Table 2 explored the symmetric and asymmetric causal linkage. The results show that unidirectional causal linkage exists from economic freedom to carbon emissions, from carbon emission to inflation instability, and from political regime to inflation instability. Moreover, the asymmetric causal linkage shows that unidirectional causality exists from pollution emissions to a partial sum of positive change in economic freedom, and from carbon emissions to inflation instability. Besides, results confirm the presence of causal linkage from the partial sum of negative in economic freedom to the political regime while the bidirectional causal linkage exists between political regime and the partial sum of positive change in economic freedom.

Table 2 Symmetric and asymmetric causality results

Conclusion and policy implication

The aim of this study is to explore symmetric and asymmetric effects of economic freedom on economic growth and air quality for Pakistan from 1990 to 2019. The empirical analysis is based on both linear and nonlinear ARDL methods. The linear ARDL result suggests that economic freedom and other variables did not show any visible impact on growth and pollution. However, in the long-run, economic freedom significantly mitigates air pollution suggesting that a 1% increase in economic freedom lowers emissions by −4.64%. Besides, inflation instability increases emissions. NARDL results show that a positive change in economic freedom is negatively linked with output growth in the short-run while a partial sum of negative change in economic freedom shows a positive impact on output growth. However, these results do not hold in long-run.
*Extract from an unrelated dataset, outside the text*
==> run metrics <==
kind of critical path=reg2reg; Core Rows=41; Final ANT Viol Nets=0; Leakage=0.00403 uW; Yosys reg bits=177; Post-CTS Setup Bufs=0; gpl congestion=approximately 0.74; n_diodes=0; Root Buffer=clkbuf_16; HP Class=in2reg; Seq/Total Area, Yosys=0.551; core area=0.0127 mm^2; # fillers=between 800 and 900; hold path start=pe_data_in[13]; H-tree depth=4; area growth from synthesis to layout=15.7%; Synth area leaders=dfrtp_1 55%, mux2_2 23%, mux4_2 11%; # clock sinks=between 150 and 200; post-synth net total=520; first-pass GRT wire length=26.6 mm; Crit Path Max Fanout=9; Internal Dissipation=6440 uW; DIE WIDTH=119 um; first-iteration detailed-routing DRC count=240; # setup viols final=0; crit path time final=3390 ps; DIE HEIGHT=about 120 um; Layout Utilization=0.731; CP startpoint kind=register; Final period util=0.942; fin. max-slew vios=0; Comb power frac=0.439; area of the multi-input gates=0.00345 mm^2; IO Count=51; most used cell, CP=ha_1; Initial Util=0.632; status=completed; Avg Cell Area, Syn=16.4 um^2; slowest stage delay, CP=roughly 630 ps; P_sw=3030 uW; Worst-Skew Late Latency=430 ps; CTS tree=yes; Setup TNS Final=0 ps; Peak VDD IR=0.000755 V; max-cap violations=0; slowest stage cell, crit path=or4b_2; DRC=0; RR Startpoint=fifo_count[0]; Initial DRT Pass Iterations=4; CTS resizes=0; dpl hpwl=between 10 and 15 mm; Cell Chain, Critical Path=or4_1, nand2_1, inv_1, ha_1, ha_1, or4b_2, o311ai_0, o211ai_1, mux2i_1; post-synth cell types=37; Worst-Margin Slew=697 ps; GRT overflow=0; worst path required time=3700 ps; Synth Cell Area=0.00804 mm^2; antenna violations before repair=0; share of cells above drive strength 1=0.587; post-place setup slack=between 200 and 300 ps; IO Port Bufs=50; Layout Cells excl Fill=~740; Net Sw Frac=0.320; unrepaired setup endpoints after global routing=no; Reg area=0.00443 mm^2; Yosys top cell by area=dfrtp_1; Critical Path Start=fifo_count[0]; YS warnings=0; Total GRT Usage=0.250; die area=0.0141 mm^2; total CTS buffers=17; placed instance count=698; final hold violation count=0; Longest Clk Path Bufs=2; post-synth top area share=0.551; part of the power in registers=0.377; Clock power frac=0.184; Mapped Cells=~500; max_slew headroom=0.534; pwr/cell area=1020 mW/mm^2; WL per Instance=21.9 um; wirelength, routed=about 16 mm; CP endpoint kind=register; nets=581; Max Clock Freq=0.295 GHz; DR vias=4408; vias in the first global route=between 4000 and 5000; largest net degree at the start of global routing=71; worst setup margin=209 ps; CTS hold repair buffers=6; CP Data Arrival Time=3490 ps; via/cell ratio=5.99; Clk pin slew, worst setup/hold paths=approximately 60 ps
The NARDL results show that the partial sum of positive change in economic freedom has a positive impact on economic growth in the long-run whereas the partial sum of negative change has a negative but insignificant impact confirming the asymmetric link between economic freedom and economic growth. This finding confirms economic freedom as an important driver of long-run economic growth. Economic freedom boosts growth by supporting market activities, providing choices for economic integration, and promoting economic opportunities. Besides, trade freedom, business freedom, preservation of property rights, financial freedom, and monetary freedom are important components of economic freedom that support economic growth. Further, inflation instability indicates a positive effect on economic growth in both and short- and long-run.
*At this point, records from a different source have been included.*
===== src/rtl/rv32_ifu.sv =====
// RV32 instruction fetch unit: one outstanding ROM request, small instruction FIFO,
// redirect with stale-response discard, halt on misaligned redirect target.
module rv32_ifu #(
   parameter logic [31:0] RESET_PC   = 32'h0000_0000,
   parameter int          FIFO_DEPTH = 2
) (
   input logic        clk,
   input logic        reset,
   rv32_ifu_if.master bus
);
   localparam int PW = $clog2(FIFO_DEPTH);
   localparam int CW = PW + 1;
   localparam logic [CW-1:0] DEPTH_L = CW'(FIFO_DEPTH);

   // state | meaning
   // RESET | in reset or first cycle after it, no fetch yet
   // FETCH | may issue a request (held off while a stale one is pending)
   // WAIT  | one live request outstanding, waiting for rvalid
   // HALT  | last redirect target misaligned, fetch stopped
   typedef enum logic [1:0] {ST_RESET, ST_FETCH, ST_WAIT, ST_HALT} state_e;

   state_e        state_q, state_d;
   logic [31:0]   pc_q, pc_d, req_pc_q, req_pc_d;
   logic          out_q, out_d, stale_q, stale_d;
   logic [PW-1:0] rd_ptr_q, rd_ptr_d, wr_ptr_q, wr_ptr_d;
   logic [CW-1:0] count_q, count_d, level;
   logic [63:0]   mem_q [FIFO_DEPTH];
   logic          valid, pop, rsp, push, req, accept, misaligned;

   always_comb begin
      misaligned = bus.redirect_pc_i[1:0] != 2'b00;
      valid      = (count_q != '0) && !reset;
      pop        = valid && bus.instr_ready_i;
      rsp        = bus.imem_rvalid_i && out_q;
      push       = rsp && !stale_q && !bus.redirect_i;
      level      = count_q + CW'(out_q);
      req        = (state_q == ST_FETCH) && !out_q && ((level < DEPTH_L) || pop) && !reset;
      accept     = req && bus.imem_ready_i;

      state_d = state_q;
      case (state_q)
         ST_RESET: state_d = ST_FETCH;
         ST_FETCH: if (accept) state_d = ST_WAIT;
         ST_WAIT:  if (bus.imem_rvalid_i) state_d = ST_FETCH;
         ST_HALT:  state_d = ST_HALT;
         default:  state_d = ST_RESET;
      endcase
      if (bus.redirect_i) state_d = misaligned ? ST_HALT : ST_FETCH;

      pc_d     = bus.redirect_i ? bus.redirect_pc_i : (accept ? pc_q + 32'd4 : pc_q);
      req_pc_d = accept ? pc_q : req_pc_q;
      // A request accepted in the redirect cycle itself is also stale.
      out_d    = (out_q && !bus.imem_rvalid_i) || accept;
      stale_d  = out_d && (stale_q || bus.redirect_i);

      rd_ptr_d = rd_ptr_q;
      wr_ptr_d = wr_ptr_q;
      count_d  = count_q;
      if (bus.redirect_i) begin
         rd_ptr_d = '0;
         wr_ptr_d = '0;
         count_d  = '0;
      end else begin
         if (pop)  rd_ptr_d = rd_ptr_q + PW'(1);
         if (push) wr_ptr_d = wr_ptr_q + PW'(1);
         count_d = count_q + CW'(push) - CW'(pop);
      end
   end

   always_ff @(posedge clk) begin
      if (reset) begin
         state_q  <= ST_RESET;
         pc_q     <= RESET_PC;
         req_pc_q <= RESET_PC;
         out_q    <= 1'b0;
         stale_q  <= 1'b0;
         rd_ptr_q <= '0;
         wr_ptr_q <= '0;
         count_q  <= '0;
      end else begin
         state_q  <= state_d;
         pc_q     <= pc_d;
         req_pc_q <= req_pc_d;
         out_q    <= out_d;
         stale_q  <= stale_d;
         rd_ptr_q <= rd_ptr_d;
         wr_ptr_q <= wr_ptr_d;
         count_q  <= count_d;
      end
   end

   always_ff @(posedge clk) begin
      if (push) mem_q[wr_ptr_q] <= {req_pc_q, bus.imem_rdata_i};
   end

   assign bus.imem_req_o    = req;
   assign bus.imem_addr_o   = pc_q;
   assign bus.instr_valid_o = valid;
   assign bus.instr_o       = mem_q[rd_ptr_q][31:0];
   assign bus.pc_o          = mem_q[rd_ptr_q][63:32];
   assign bus.misalign_o    = (state_q == ST_HALT) && !reset;
endmodule


===== src/flat_wrapper.sv =====
// flat-port wrapper written by rule: the top's interface ports become plain ports
module rv32_ifu_flat 
#(
   parameter logic [31:0] RESET_PC   = 32'h0000_0000,
   parameter int          FIFO_DEPTH = 2
)
  (clk, reset, bus_imem_req_o, bus_imem_addr_o, bus_instr_valid_o, bus_instr_o, bus_pc_o, bus_misalign_o, bus_imem_ready_i, bus_imem_rvalid_i, bus_imem_rdata_i, bus_redirect_i, bus_redirect_pc_i, bus_instr_ready_i);
  rv32_ifu_if bus_i ();
  input logic clk;
  input logic reset;
  output wire logic [$bits(bus_i.imem_req_o)-1:0] bus_imem_req_o;
  output wire logic [$bits(bus_i.imem_addr_o)-1:0] bus_imem_addr_o;
  output wire logic [$bits(bus_i.instr_valid_o)-1:0] bus_instr_valid_o;
  output wire logic [$bits(bus_i.instr_o)-1:0] bus_instr_o;
  output wire logic [$bits(bus_i.pc_o)-1:0] bus_pc_o;
  output wire logic [$bits(bus_i.misalign_o)-1:0] bus_misalign_o;
  input wire logic [$bits(bus_i.imem_ready_i)-1:0] bus_imem_ready_i;
  input wire logic [$bits(bus_i.imem_rvalid_i)-1:0] bus_imem_rvalid_i;
  input wire logic [$bits(bus_i.imem_rdata_i)-1:0] bus_imem_rdata_i;
  input wire logic [$bits(bus_i.redirect_i)-1:0] bus_redirect_i;
  input wire logic [$bits(bus_i.redirect_pc_i)-1:0] bus_redirect_pc_i;
  input wire logic [$bits(bus_i.instr_ready_i)-1:0] bus_instr_ready_i;
  assign bus_imem_req_o = bus_i.imem_req_o;
  assign bus_imem_addr_o = bus_i.imem_addr_o;
  assign bus_instr_valid_o = bus_i.instr_valid_o;
  assign bus_instr_o = bus_i.instr_o;
  assign bus_pc_o = bus_i.pc_o;
  assign bus_misalign_o = bus_i.misalign_o;
  assign bus_i.imem_ready_i = bus_imem_ready_i;
  assign bus_i.imem_rvalid_i = bus_imem_rvalid_i;
  assign bus_i.imem_rdata_i = bus_imem_rdata_i;
  assign bus_i.redirect_i = bus_redirect_i;
  assign bus_i.redirect_pc_i = bus_redirect_pc_i;
  assign bus_i.instr_ready_i = bus_instr_ready_i;
  rv32_ifu #(.RESET_PC(RESET_PC), .FIFO_DEPTH(FIFO_DEPTH)) u_core (.clk(clk), .reset(reset), .bus(bus_i));
endmodule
The NARDL results for the pollution model show that a partial sum of positive change in economic freedom has a positive impact on emissions in both the short- and long-runs. A 1% increase in the positive component of economic freedom escalates pollution about 9.12% and 9.91% in the short- and long-runs, respectively. Contrary to this, a partial sum of negative change has no significant effect in the short-run and has a negative impact in the long-run. A 1% increase in the negative component of economic freedom mitigates pollution by about 5.98%. Thus, economic freedom supports economic activities that, in turn, escalate emissions in the atmosphere. It can be concluded that economic freedom needs to be complemented with government intervention to manage environmental quality. Thus, government regulation may control and guide more economic development to prevent environmental pollution.

This research has a certain limitation: first, this study mainly focused on linear and nonlinear dynamic effects of economic freedom on economic growth and pollution ignoring the effects of different forms of economic freedom. Second, this study did not control other relevant growth determinants such as capital formation, population growth, trade, and human capital. Third, this study did not control other pollution determinants such as energy consumption, urbanization, and affluence. Future research can spread this work in the neoclassical growth model framework. Besides, future studies can extend this work in the extended environmental Kuznets curve framework.